● **TASK INPUT**:
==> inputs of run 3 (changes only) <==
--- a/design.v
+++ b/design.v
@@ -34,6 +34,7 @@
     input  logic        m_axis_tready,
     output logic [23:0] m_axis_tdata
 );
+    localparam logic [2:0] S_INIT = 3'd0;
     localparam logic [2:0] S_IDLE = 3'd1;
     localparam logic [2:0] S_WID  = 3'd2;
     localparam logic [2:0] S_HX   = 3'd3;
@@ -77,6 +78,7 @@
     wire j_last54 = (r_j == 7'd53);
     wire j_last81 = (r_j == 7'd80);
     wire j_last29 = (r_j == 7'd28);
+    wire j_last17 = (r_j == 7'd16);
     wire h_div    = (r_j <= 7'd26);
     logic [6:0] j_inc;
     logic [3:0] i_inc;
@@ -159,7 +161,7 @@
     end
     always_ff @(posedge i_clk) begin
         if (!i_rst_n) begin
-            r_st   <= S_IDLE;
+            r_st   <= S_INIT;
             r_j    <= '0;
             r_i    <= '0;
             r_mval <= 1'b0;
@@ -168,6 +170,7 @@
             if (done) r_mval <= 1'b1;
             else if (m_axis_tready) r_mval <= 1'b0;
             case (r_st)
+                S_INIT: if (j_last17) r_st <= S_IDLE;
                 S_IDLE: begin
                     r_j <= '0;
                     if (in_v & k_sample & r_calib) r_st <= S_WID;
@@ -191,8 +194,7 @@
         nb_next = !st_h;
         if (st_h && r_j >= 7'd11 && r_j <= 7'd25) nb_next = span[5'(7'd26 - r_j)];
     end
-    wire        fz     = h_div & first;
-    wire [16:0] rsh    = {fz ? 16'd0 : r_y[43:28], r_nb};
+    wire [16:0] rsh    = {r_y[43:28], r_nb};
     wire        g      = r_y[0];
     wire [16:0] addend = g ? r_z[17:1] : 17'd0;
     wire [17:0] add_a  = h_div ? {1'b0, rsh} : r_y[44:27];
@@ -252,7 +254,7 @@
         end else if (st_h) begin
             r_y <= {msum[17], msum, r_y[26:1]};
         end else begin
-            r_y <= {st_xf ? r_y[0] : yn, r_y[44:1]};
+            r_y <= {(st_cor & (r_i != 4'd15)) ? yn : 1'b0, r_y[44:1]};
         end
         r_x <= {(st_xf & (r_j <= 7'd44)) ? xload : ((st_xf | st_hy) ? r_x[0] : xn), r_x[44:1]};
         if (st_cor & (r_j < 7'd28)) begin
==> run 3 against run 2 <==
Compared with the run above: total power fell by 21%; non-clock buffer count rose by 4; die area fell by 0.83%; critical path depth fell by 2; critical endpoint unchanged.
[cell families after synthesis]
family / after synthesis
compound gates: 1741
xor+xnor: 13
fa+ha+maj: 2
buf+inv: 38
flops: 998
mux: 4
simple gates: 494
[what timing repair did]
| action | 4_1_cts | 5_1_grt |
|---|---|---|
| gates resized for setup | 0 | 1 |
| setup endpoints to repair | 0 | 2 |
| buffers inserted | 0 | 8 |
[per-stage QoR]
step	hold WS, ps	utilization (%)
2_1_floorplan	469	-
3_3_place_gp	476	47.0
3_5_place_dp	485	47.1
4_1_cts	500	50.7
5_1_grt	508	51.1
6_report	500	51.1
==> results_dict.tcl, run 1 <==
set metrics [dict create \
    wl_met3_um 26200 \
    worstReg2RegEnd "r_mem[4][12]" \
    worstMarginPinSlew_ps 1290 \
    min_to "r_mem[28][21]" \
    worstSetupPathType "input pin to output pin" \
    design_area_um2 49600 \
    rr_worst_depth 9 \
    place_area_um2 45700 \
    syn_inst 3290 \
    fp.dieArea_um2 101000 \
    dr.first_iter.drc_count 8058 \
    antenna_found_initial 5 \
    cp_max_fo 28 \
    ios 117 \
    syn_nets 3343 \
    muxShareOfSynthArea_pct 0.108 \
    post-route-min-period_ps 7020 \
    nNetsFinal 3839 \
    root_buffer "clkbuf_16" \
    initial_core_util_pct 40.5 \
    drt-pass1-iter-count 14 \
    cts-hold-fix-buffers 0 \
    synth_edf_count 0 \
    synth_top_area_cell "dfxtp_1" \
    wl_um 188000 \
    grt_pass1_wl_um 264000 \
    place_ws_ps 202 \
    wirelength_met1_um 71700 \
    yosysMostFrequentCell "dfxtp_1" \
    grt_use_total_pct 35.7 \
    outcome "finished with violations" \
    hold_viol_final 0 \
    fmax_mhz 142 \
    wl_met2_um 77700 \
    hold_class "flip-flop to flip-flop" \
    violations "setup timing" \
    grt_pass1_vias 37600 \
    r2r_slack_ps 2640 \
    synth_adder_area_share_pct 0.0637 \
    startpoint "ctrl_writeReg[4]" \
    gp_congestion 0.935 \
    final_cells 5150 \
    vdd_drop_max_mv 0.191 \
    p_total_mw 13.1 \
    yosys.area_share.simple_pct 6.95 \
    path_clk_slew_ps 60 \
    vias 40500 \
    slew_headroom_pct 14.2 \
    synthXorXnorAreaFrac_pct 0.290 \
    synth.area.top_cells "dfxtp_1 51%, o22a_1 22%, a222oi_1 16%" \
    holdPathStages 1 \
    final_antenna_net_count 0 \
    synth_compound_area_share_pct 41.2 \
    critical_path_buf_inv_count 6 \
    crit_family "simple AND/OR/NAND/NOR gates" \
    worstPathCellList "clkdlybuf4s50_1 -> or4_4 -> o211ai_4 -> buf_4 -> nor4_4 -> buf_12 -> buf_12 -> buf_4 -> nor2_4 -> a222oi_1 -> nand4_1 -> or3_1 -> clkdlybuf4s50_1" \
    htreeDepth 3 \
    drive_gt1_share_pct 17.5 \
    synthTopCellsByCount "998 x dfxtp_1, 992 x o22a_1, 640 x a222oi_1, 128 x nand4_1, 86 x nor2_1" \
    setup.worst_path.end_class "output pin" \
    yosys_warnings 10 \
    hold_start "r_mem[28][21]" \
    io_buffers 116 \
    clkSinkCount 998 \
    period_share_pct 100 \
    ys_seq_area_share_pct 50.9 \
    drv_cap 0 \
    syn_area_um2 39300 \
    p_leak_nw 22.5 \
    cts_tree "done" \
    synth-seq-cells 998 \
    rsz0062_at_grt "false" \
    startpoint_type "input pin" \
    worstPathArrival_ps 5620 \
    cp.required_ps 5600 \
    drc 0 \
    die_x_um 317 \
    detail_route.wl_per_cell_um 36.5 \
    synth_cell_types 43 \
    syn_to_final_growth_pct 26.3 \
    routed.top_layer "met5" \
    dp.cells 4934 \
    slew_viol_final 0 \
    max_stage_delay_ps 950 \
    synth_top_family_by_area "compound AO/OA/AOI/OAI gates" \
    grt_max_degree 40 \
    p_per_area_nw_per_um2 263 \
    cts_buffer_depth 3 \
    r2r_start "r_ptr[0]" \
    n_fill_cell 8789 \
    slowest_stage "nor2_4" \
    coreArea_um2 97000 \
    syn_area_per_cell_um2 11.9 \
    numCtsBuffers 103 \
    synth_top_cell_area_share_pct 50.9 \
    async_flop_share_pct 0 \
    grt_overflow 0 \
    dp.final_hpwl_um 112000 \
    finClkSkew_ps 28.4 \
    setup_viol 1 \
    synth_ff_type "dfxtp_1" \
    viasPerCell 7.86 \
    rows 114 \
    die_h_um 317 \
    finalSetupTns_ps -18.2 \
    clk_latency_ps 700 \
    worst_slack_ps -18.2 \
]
Source: an optimization exercise on an open RTL-to-GDS flow (aim: small area, a short achievable clock period and few clock cycles per item). Production flows keep margins and buffers that such runs may drop.
At most, simulation tests tie the RTL to the original design; equivalence was not proved.
No functional check of the RTL was part of runs 1 and 2.

==> design.v <==
module enigma_top (
  input  logic         clk,
  input  logic         reset_n,
  input  logic         set,
  input  logic         en,
  input  logic         valid,
  input  logic         dec,
  input  logic [7:0]   din,
  input  logic [31:0]  first_offset,
  input  logic [31:0]  second_offset,
  input  logic [31:0]  third_offset,
  input  logic [31:0]  first_delay,
  input  logic [31:0]  second_delay,
  input  logic [31:0]  third_delay,
  input  logic [207:0] first_idx_in,
  input  logic [207:0] second_idx_in,
  input  logic [207:0] third_idx_in,
  input  logic [207:0] reflector_idx_in,
  output logic [7:0]   dout,
  output logic         done
);
  typedef logic [129:0] tbl_t;
  function automatic logic [4:0] mod26(input logic [31:0] v);
    logic [8:0] t;
    logic [6:0] u;
    logic [3:0] r;
    t = 9'd130 + 9'(v[6:1]) + 9'(v[18:13]) + 9'(v[30:25])
        - 9'(v[12:7]) - 9'(v[24:19]) - 9'(v[31]);
    u = 7'd13 + 7'(t[5:0]) - 7'(t[8:6]);
    r = 4'(u % 7'd13);
    mod26 = {r, v[0]};
  endfunction
  function automatic logic [4:0] turn(input logic [4:0] a, input logic [4:0] b);
    logic [4:0] d;
    d = (a >= b) ? 5'(a - b) : 5'(a + 5'd26 - b);
    turn = (d > 5'd13) ? 5'(d - 5'd26) : d;
  endfunction
  function automatic logic [4:0] inc_r(input logic [4:0] a);   
    inc_r = (a == 5'd26) ? 5'd1 : 5'(a + 5'd1);
  endfunction
  function automatic logic [4:0] dec_r(input logic [4:0] a);   
    dec_r = (a == 5'd1) ? 5'd26 : 5'(a - 5'd1);
  endfunction
  function automatic logic [4:0] rd(input tbl_t t, input logic [4:0] a, input int sh);
    logic [159:0] e;
    for (int i = 0; i < 32; i++) e[5*i +: 5] = t[5*((i + sh + 26) % 26) +: 5];
    rd = e[5*a +: 5];
  endfunction
  function automatic logic [4:0] srch(input tbl_t t, input logic [4:0] v);
    logic [4:0] r;
    r = '0;
    for (int j = 0; j < 26; j++)
      if (t[5*j +: 5] == v) r = r | ((j == 0) ? 5'd26 : 5'(j));
    srch = r;
  endfunction
  function automatic tbl_t rot(input tbl_t t, input logic up);
    tbl_t r;
    for (int i = 0; i < 26; i++)
      r[5*i +: 5] = up ? t[5*((i + 1) % 26) +: 5] : t[5*((i + 25) % 26) +: 5];
    rot = r;
  endfunction
  function automatic tbl_t rot_r(input tbl_t t, input logic up);
    tbl_t r;
    for (int i = 0; i < 26; i++)
      r[5*i +: 5] = up ? dec_r(t[5*((i + 1) % 26) +: 5]) : inc_r(t[5*((i + 25) % 26) +: 5]);
    rot_r = r;
  endfunction
  function automatic tbl_t load(input logic [207:0] v);
    tbl_t r;
    for (int i = 0; i < 26; i++) r[5*i +: 5] = v[8*((i + 25) % 26) +: 5];
    load = r;
  endfunction
  logic        busy_q, wait_q, done_q, init_q;
  logic [7:0]  dout_q;
  logic [7:0]  din_q;
  logic        letter_q, dec_q;
  logic [4:0]  mid_q;
  logic [4:0]  p1_q, p2_q, p3_q;           
  logic [4:0]  pend_q [4];                 
  logic [31:0] n1_q, n2_q, n3_q;           
  logic [31:0] d1_q, d2_q, d3_q;           
  tbl_t        s1_q, s2_q, s3_q, sr_q;
  logic z1, z2, z3;    
  logic t1, t2, t3;    
  assign z1 = (n1_q == 32'd1);
  assign z2 = (n2_q == 32'd1);
  assign z3 = (n3_q == 32'd1);
  assign t1 = (n1_q == d1_q);
  assign t2 = (n2_q == d2_q);
  assign t3 = (n3_q == d3_q);
  logic aligned;
  assign aligned = !init_q && (pend_q[0] == '0) && (pend_q[1] == '0) &&
                   (pend_q[2] == '0) && (pend_q[3] == '0);
  logic letter_in, accept, go_in, go_wait, finish, step, undo;
  assign letter_in = (din >= 8'd65) && (din <= 8'd90);
  assign accept  = !busy_q && !wait_q && valid && en;
  assign go_in   = accept && aligned;
  assign go_wait = wait_q && aligned;
  assign finish  = busy_q;
  assign undo    = accept && dec && letter_in;
  assign step    = finish && letter_q && !dec_q;
  logic [3:0] st_turn, un_turn;
  assign st_turn = {t1 && t2 && t3, t1 && t2 && !t3, t1 && !t2, t1};
  assign un_turn = {z1 && z2 && z3, z1 && z2 && !z3, z1 && !z2, z1};
  logic [4:0] a0, v1, v2, v3, r4, m3, m2, m1;
  logic       u1, u2, u3;
  assign a0 = wait_q ? din_q[4:0] : din[4:0];
  assign u1 = !wait_q && dec && un_turn[0];
  assign u2 = !wait_q && dec && un_turn[1];
  assign u3 = !wait_q && dec && un_turn[2];
  assign v1 = u1 ? rd(s1_q, a0, -1) : rd(s1_q, a0, 0);
  assign v2 = u2 ? rd(s2_q, v1, 1)  : rd(s2_q, v1, 0);
  assign v3 = u3 ? rd(s3_q, v2, 1)  : rd(s3_q, v2, 0);
  assign r4 = rd(sr_q, mid_q, 0);
  assign m3 = srch(s3_q, r4);
  assign m2 = srch(s2_q, m3);
  assign m1 = srch(s1_q, m2);
  function automatic logic [31:0] cnt_next(input logic [31:0] n, input logic [31:0] d,
                                           input logic up, input logic dn,
                                           input logic top, input logic bot);
    if (up) cnt_next = top ? 32'd1 : n + 32'd1;
    else if (dn) cnt_next = bot ? d : n - 32'd1;
    else cnt_next = n;
  endfunction
  logic [4:0] pend_base [4];
  logic [4:0] pend_d [4];
  always_comb begin
    if (init_q) begin
      pend_base[0] = turn(p1_q, 5'd0);
      pend_base[1] = turn(p2_q, p1_q);
      pend_base[2] = turn(p3_q, p2_q);
      pend_base[3] = turn(5'd0, p3_q);
    end else begin
      for (int k = 0; k < 4; k++)
        pend_base[k] = (pend_q[k] == '0) ? '0 :
                       pend_q[k][4] ? 5'(pend_q[k] + 5'd1) : 5'(pend_q[k] - 5'd1);
    end
    for (int k = 0; k < 4; k++) pend_d[k] = pend_base[k];
    if (undo && !aligned) begin
      if (un_turn[0]) pend_d[0] = 5'(pend_base[0] - 5'd1);
      for (int k = 1; k < 4; k++)
        if (un_turn[k]) pend_d[k] = 5'(pend_base[k] + 5'd1);
    end
  end
  logic [3:0] tn, tn_up;
  always_comb begin
    for (int k = 0; k < 4; k++) begin
      tn[k] = 1'b0;
      tn_up[k] = 1'b0;
      if (!init_q && pend_q[k] != '0) begin
        tn[k] = 1'b1;
        tn_up[k] = !pend_q[k][4];
      end
    end
    if (aligned && undo) begin
      tn = un_turn;
      tn_up = {un_turn[3:1], 1'b0};
    end else if (step) begin
      tn = st_turn;
      tn_up = {3'b000, st_turn[0]};
    end
  end
  always_ff @(posedge clk) begin
    if (!wait_q) begin
      din_q    <= din;
      letter_q <= letter_in;
      dec_q    <= dec;
    end
    mid_q <= v3;
    if (reset_n) begin
      busy_q <= 1'b0;
      wait_q <= 1'b0;
      done_q <= 1'b0;
      init_q <= 1'b0;
      dout_q <= '0;
      for (int k = 0; k < 4; k++) pend_q[k] <= '0;
    end else if (set) begin
      busy_q <= 1'b0;
      wait_q <= 1'b0;
      done_q <= 1'b0;
      init_q <= 1'b1;
      for (int k = 0; k < 4; k++) pend_q[k] <= '0;
      p1_q <= mod26(first_offset);
      p2_q <= mod26(second_offset);
      p3_q <= mod26(third_offset);
      n1_q <= 32'd1;  n2_q <= 32'd1;  n3_q <= 32'd1;
      d1_q <= {first_delay[31:1],  first_delay[0]  | (first_delay  == 32'd0)};
      d2_q <= {second_delay[31:1], second_delay[0] | (second_delay == 32'd0)};
      d3_q <= {third_delay[31:1],  third_delay[0]  | (third_delay  == 32'd0)};
      s1_q <= load(first_idx_in);
      s2_q <= load(second_idx_in);
      s3_q <= load(third_idx_in);
      sr_q <= load(reflector_idx_in);
    end else begin
      busy_q <= go_in || go_wait;
      wait_q <= (wait_q && !aligned) || (accept && !aligned);
      done_q <= finish;
      init_q <= 1'b0;
      for (int k = 0; k < 4; k++) pend_q[k] <= pend_d[k];
      if (finish) dout_q <= letter_q ? {3'b010, m1} : din_q;
      if (tn[0]) s1_q <= rot(s1_q, tn_up[0]);
      if (tn[1]) s2_q <= rot(s2_q, tn_up[1]);
      if (tn[2]) s3_q <= rot(s3_q, tn_up[2]);
      if (tn[3]) sr_q <= rot_r(sr_q, tn_up[3]);
      if (undo) begin
        n1_q <= cnt_next(n1_q, d1_q, 1'b0, 1'b1, t1, z1);
        n2_q <= cnt_next(n2_q, d2_q, 1'b0, z1, t2, z2);
        n3_q <= cnt_next(n3_q, d3_q, 1'b0, z1 && z2, t3, z3);
      end else if (step) begin
        n1_q <= cnt_next(n1_q, d1_q, 1'b1, 1'b0, t1, z1);
        n2_q <= cnt_next(n2_q, d2_q, t1, 1'b0, t2, z2);
        n3_q <= cnt_next(n3_q, d3_q, t1 && t2, 1'b0, t3, z3);
      end
    end
  end
  assign dout = dout_q;
  assign done = done_q;
endmodule
This is an optimization exercise on Yosys and OpenROAD, whose aim is small area and a short achievable clock period, not a production implementation. At most, simulation tests tie the RTL to the original design; equivalence was not proved. No functional check of the RTL was part of run 1.

==> flow/design.v (outline; a module is shown in full before it is edited, if it fits) <==
// module aes_g_nand3: 3 lines
// module aes_g_nand4: 3 lines
// module aes_g_xor2: 3 lines
// module aes_g_xnor2: 3 lines
// module aes_g_nand2: 3 lines
// module aes_g_nor2: 3 lines
// module aes_g_and2: 3 lines
// module aes_g_or2: 3 lines
// module aes_g_inv: 3 lines
// module aes_g_mux2: 3 lines
// module aes_g_mux2i: 3 lines
// module aes_gf4_inv: 22 lines
// module aes_sbox_lane: 237 lines
// module aes_sbox_lane_s: 226 lines
// module aes_mix_column: 264 lines
// module aes_column_mixer: 16 lines
// module aes_round_core: 166 lines
module aes_round_core (
	input logic i_clk,
	input logic i_rst,
	input logic i_valid,
	input logic i_decrypt,
	input logic i_skip_mix,
	input aes_gf_pkg::aes_state_t i_state,
	output logic o_valid,
	output aes_gf_pkg::aes_state_t o_state
);
  // ...
==> flow/flow/run.sh <==
#!/bin/bash
# The standard layout (the standard.sh, all ORFS steps unchanged), except
# that buffer_ports uses buf_1 cells for the input and output port buffers
# instead of the delay buffer it picks by default; repair still resizes them.
set -e
export BUFFER_PORTS_ARGS="-buffer_cell sky130_fd_sc_hd__buf_1"
bash standard.sh > standard.log 2>&1
==> flow/standard.sh <==
#!/bin/bash
# synth_recipe.tcl (not shown) runs the flow's synth.tcl, then flattens the netlist and writes it again
# the make line also repeats each setting of config.mk as NAME=value (left out here)
make -C /OpenROAD-flow-scripts/flow DESIGN_CONFIG=/design/flow/config.mk WORK_HOME=/design/flow/orfs CLKGATE_MAP_FILE= SYNTH_SCRIPT=/design/flow/synth_recipe.tcl "${@:-finish}"
==> flow/config.mk <==
export PLATFORM = sky130hd
export DESIGN_NAME = aes_round_core
export DESIGN_NICKNAME = aes_round_core
export VERILOG_FILES = /design/flow/design.v
export SDC_FILE = /design/flow/constraint.sdc
export NUM_CORES = 4
export LEC_CHECK = 0
export CAP_MARGIN = 20
export CORE_MARGIN = 2
export CORE_UTILIZATION = 40
export SETUP_SLACK_MARGIN = 3.0
export SLEW_MARGIN = 20
export SYNTH_HIERARCHICAL = 1
==> flow/constraint.sdc <==
create_clock -name core_clock -period 5.5 [get_ports {i_clk}]
set_input_delay 1.1000 -clock core_clock [delete_from_list [all_inputs] [get_ports {i_clk}]]
set_output_delay 1.1000 -clock core_clock [all_outputs]
set_load 0.01 [all_outputs]
==> flow_summary.json, run 1 <==
{
  "cp-start-kind": "register",
  "synth-simple-area-share_pct": 9.87,
  "synth_cell_types": 12,
  "slew_violations": 0,
  "ys.warnings.count": 9,
  "routed_wl_um": 89300,
  "nFillCells": 10000,
  "synth_top_family_by_area": "XOR/XNOR gates",
  "setup_viol": 0,
  "hold_path_end": "dec_d[2]",
  "status": "complete, no violations",
  "grt_max_degree": 126,
  "cp_data_required_time_ns": 5.99,
  "synth_area_um2": 41900,
  "dieArea_um2": 107000,
  "clk_latency_ns": 0.63,
  "yosysSeqAreaShare_pct": 28.0,
  "cts_hold_buf": 0,
  "inverters_excl_clock": 82,
  "worst_pin_slew_ns": 0.985,
  "crit_end": "u_lane12.o_q[6]",
  "hold_viol": 0,
  "grt.overflow.total": 0,
  "critPathBufInv": 0,
  "setup.worst_path.end_class": "register",
  "crit_start": "u_lane12.d_r[2]",
  "path_max_fanout": 4,
  "global_route.usage.met2_pct": 25.1,
  "cp.arrival_ns": 2.97,
  "grt_pass1_wl_um": 143000,
  "skew_ns": 0.0305
}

● **WORK ITEM**: Could you find every line in the records above that has the string "with" and copy it?

● **COMPLETED EXERCISE**:
Compared with the run above: total power fell by 21%; non-clock buffer count rose by 4; die area fell by 0.83%; critical path depth fell by 2; critical endpoint unchanged.
    outcome "finished with violations" \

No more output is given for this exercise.